Supplied entries section start
==> src/rtl/mm_tile_control_if.sv <==
// Host-control and operand-read signal bundle for the matrix-multiply tile sequencer.
// Field widths are derived from the same geometry parameters as the sequencer itself.
interface mm_tile_control_if #(
  parameter int N1    = 4,
  parameter int N2    = 4,
  parameter int ROWS  = 8,
  parameter int INNER = 8,
  parameter int COLS  = 8
);
  localparam int KW  = (INNER > 1) ? $clog2(INNER) : 1;
  localparam int SAW = (ROWS / N1 > 1) ? $clog2(ROWS / N1) : 1;
  localparam int SBW = (COLS / N2 > 1) ? $clog2(COLS / N2) : 1;
  localparam int AAW = (ROWS * INNER / N1 > 1) ? $clog2(ROWS * INNER / N1) : 1;
  localparam int BAW = (COLS * INNER / N2 > 1) ? $clog2(COLS * INNER / N2) : 1;

  logic           start;
  logic           stall;
  logic           busy;
  logic           done;
  logic           rd_en;
  logic [KW-1:0]  k_cntr;
  logic [SAW-1:0] slice_cntr_A;
  logic [SBW-1:0] slice_cntr_B;
  logic [AAW-1:0] rd_addr_A;
  logic [BAW-1:0] rd_addr_B;
  logic           first_k;
  logic           last_k;
  logic           tile_done;

  modport master (
    output start, stall,
    input  busy, done, rd_en, k_cntr, slice_cntr_A, slice_cntr_B,
           rd_addr_A, rd_addr_B, first_k, last_k, tile_done
  );

  modport slave (
    input  start, stall,
    output busy, done, rd_en, k_cntr, slice_cntr_A, slice_cntr_B,
           rd_addr_A, rd_addr_B, first_k, last_k, tile_done
  );
endinterface

==> src/rtl/mm_tile_control.sv <==
// Run-time sequencer for the N1 x N2 systolic array: walks every (A-slice, B-slice)
// tile pair, streams INNER operand addresses per tile, then drains the array.
module mm_tile_control #(
  parameter int N1        = 4,
  parameter int N2        = 4,
  parameter int ROWS      = 8,
  parameter int INNER     = 8,
  parameter int COLS      = 8,
  parameter int DRAIN_CYC = N1 + N2 - 2
) (
  input  logic             clk,
  input  logic             rst,
  mm_tile_control_if.slave bus
);
  localparam int NSA = ROWS / N1;
  localparam int NSB = COLS / N2;
  localparam int KW  = (INNER > 1) ? $clog2(INNER) : 1;
  localparam int SAW = (NSA > 1) ? $clog2(NSA) : 1;
  localparam int SBW = (NSB > 1) ? $clog2(NSB) : 1;
  localparam int AAW = (ROWS * INNER / N1 > 1) ? $clog2(ROWS * INNER / N1) : 1;
  localparam int BAW = (COLS * INNER / N2 > 1) ? $clog2(COLS * INNER / N2) : 1;
  localparam int DW  = (DRAIN_CYC > 1) ? $clog2(DRAIN_CYC) : 1;

  if (N1 < 1 || N2 < 1 || INNER < 1 || DRAIN_CYC < 0 ||
      ROWS % N1 != 0 || COLS % N2 != 0 || ROWS < N1 || COLS < N2) begin : g_bad_params
    $error("mm_tile_control: illegal geometry parameters");
  end

  typedef enum logic [1:0] {S_IDLE, S_RUN, S_DRAIN, S_DONE} state_t;

  state_t         r_state;
  logic [KW-1:0]  r_k;
  logic [DW-1:0]  r_d;
  logic [SAW-1:0] r_sa;
  logic [SBW-1:0] r_sb;

  state_t         w_end_state;
  logic [SAW-1:0] w_end_sa;
  logic [SBW-1:0] w_end_sb;
  logic           w_last_k_idx;
  logic           w_last_d;
  logic           w_rd_en;

  assign w_last_k_idx = (r_k == KW'(INNER - 1));
  assign w_last_d     = (r_d == DW'(DRAIN_CYC - 1));

  // Tile-end successor: B slice is the inner loop so each A slice is reused across all of B.
  always_comb begin
    w_end_state = S_RUN;
    w_end_sa    = r_sa;
    w_end_sb    = r_sb;
    if (r_sb != SBW'(NSB - 1)) begin
      w_end_sb = r_sb + SBW'(1);
    end else if (r_sa != SAW'(NSA - 1)) begin
      w_end_sb = '0;
      w_end_sa = r_sa + SAW'(1);
    end else begin
      w_end_state = S_DONE;
    end
  end

  // Stall freezes everything except IDLE, where a start must still be accepted.
  always_ff @(posedge clk or negedge rst) begin
    if (!rst) begin
      r_state <= S_IDLE;
      r_k     <= '0;
      r_d     <= '0;
      r_sa    <= '0;
      r_sb    <= '0;
    end else if (r_state == S_IDLE) begin
      if (bus.start) begin
        r_state <= S_RUN;
        r_k     <= '0;
        r_d     <= '0;
        r_sa    <= '0;
        r_sb    <= '0;
      end
    end else if (!bus.stall) begin
      case (r_state)
        S_RUN: begin
          if (w_last_k_idx) begin
            r_k <= '0;
            if (DRAIN_CYC > 0) begin
              r_state <= S_DRAIN;
              r_d     <= '0;
            end else begin
              r_state <= w_end_state;
              r_sa    <= w_end_sa;
              r_sb    <= w_end_sb;
            end
          end else begin
            r_k <= r_k + KW'(1);
          end
        end
        S_DRAIN: begin
          if (w_last_d) begin
            r_d     <= '0;
            r_state <= w_end_state;
            r_sa    <= w_end_sa;
            r_sb    <= w_end_sb;
          end else begin
            r_d <= r_d + DW'(1);
          end
        end
        S_DONE:  r_state <= S_IDLE;
        default: r_state <= S_IDLE;
      endcase
    end
  end

  assign w_rd_en          = (r_state == S_RUN) && !bus.stall;
  assign bus.rd_en        = w_rd_en;
  assign bus.busy         = (r_state != S_IDLE);
  assign bus.done         = (r_state == S_DONE) && !bus.stall;
  assign bus.first_k      = w_rd_en && (r_k == '0);
  assign bus.last_k       = w_rd_en && w_last_k_idx;
  assign bus.tile_done    = (DRAIN_CYC > 0) ? ((r_state == S_DRAIN) && !bus.stall && w_last_d)
                                            : (w_rd_en && w_last_k_idx);
  assign bus.k_cntr       = r_k;
  assign bus.slice_cntr_A = r_sa;
  assign bus.slice_cntr_B = r_sb;
  assign bus.rd_addr_A    = AAW'(r_sa) * AAW'(INNER) + AAW'(r_k);
  assign bus.rd_addr_B    = BAW'(r_sb) * BAW'(INNER) + BAW'(r_k);
endmodule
Supplied entries section end
#### [About this task]
What is asked for is an exact copy of the lines above from the one containing "logic [SBW-1:0] r_sb;" through the one containing "w_end_sb = r_sb + SBW'(1);", and only those.

#### [Task output]
  logic [SBW-1:0] r_sb;

  state_t         w_end_state;
  logic [SAW-1:0] w_end_sa;
  logic [SBW-1:0] w_end_sb;
  logic           w_last_k_idx;
  logic           w_last_d;
  logic           w_rd_en;

  assign w_last_k_idx = (r_k == KW'(INNER - 1));
  assign w_last_d     = (r_d == DW'(DRAIN_CYC - 1));

  // Tile-end successor: B slice is the inner loop so each A slice is reused across all of B.
  always_comb begin
    w_end_state = S_RUN;
    w_end_sa    = r_sa;
    w_end_sb    = r_sb;
    if (r_sb != SBW'(NSB - 1)) begin
      w_end_sb = r_sb + SBW'(1);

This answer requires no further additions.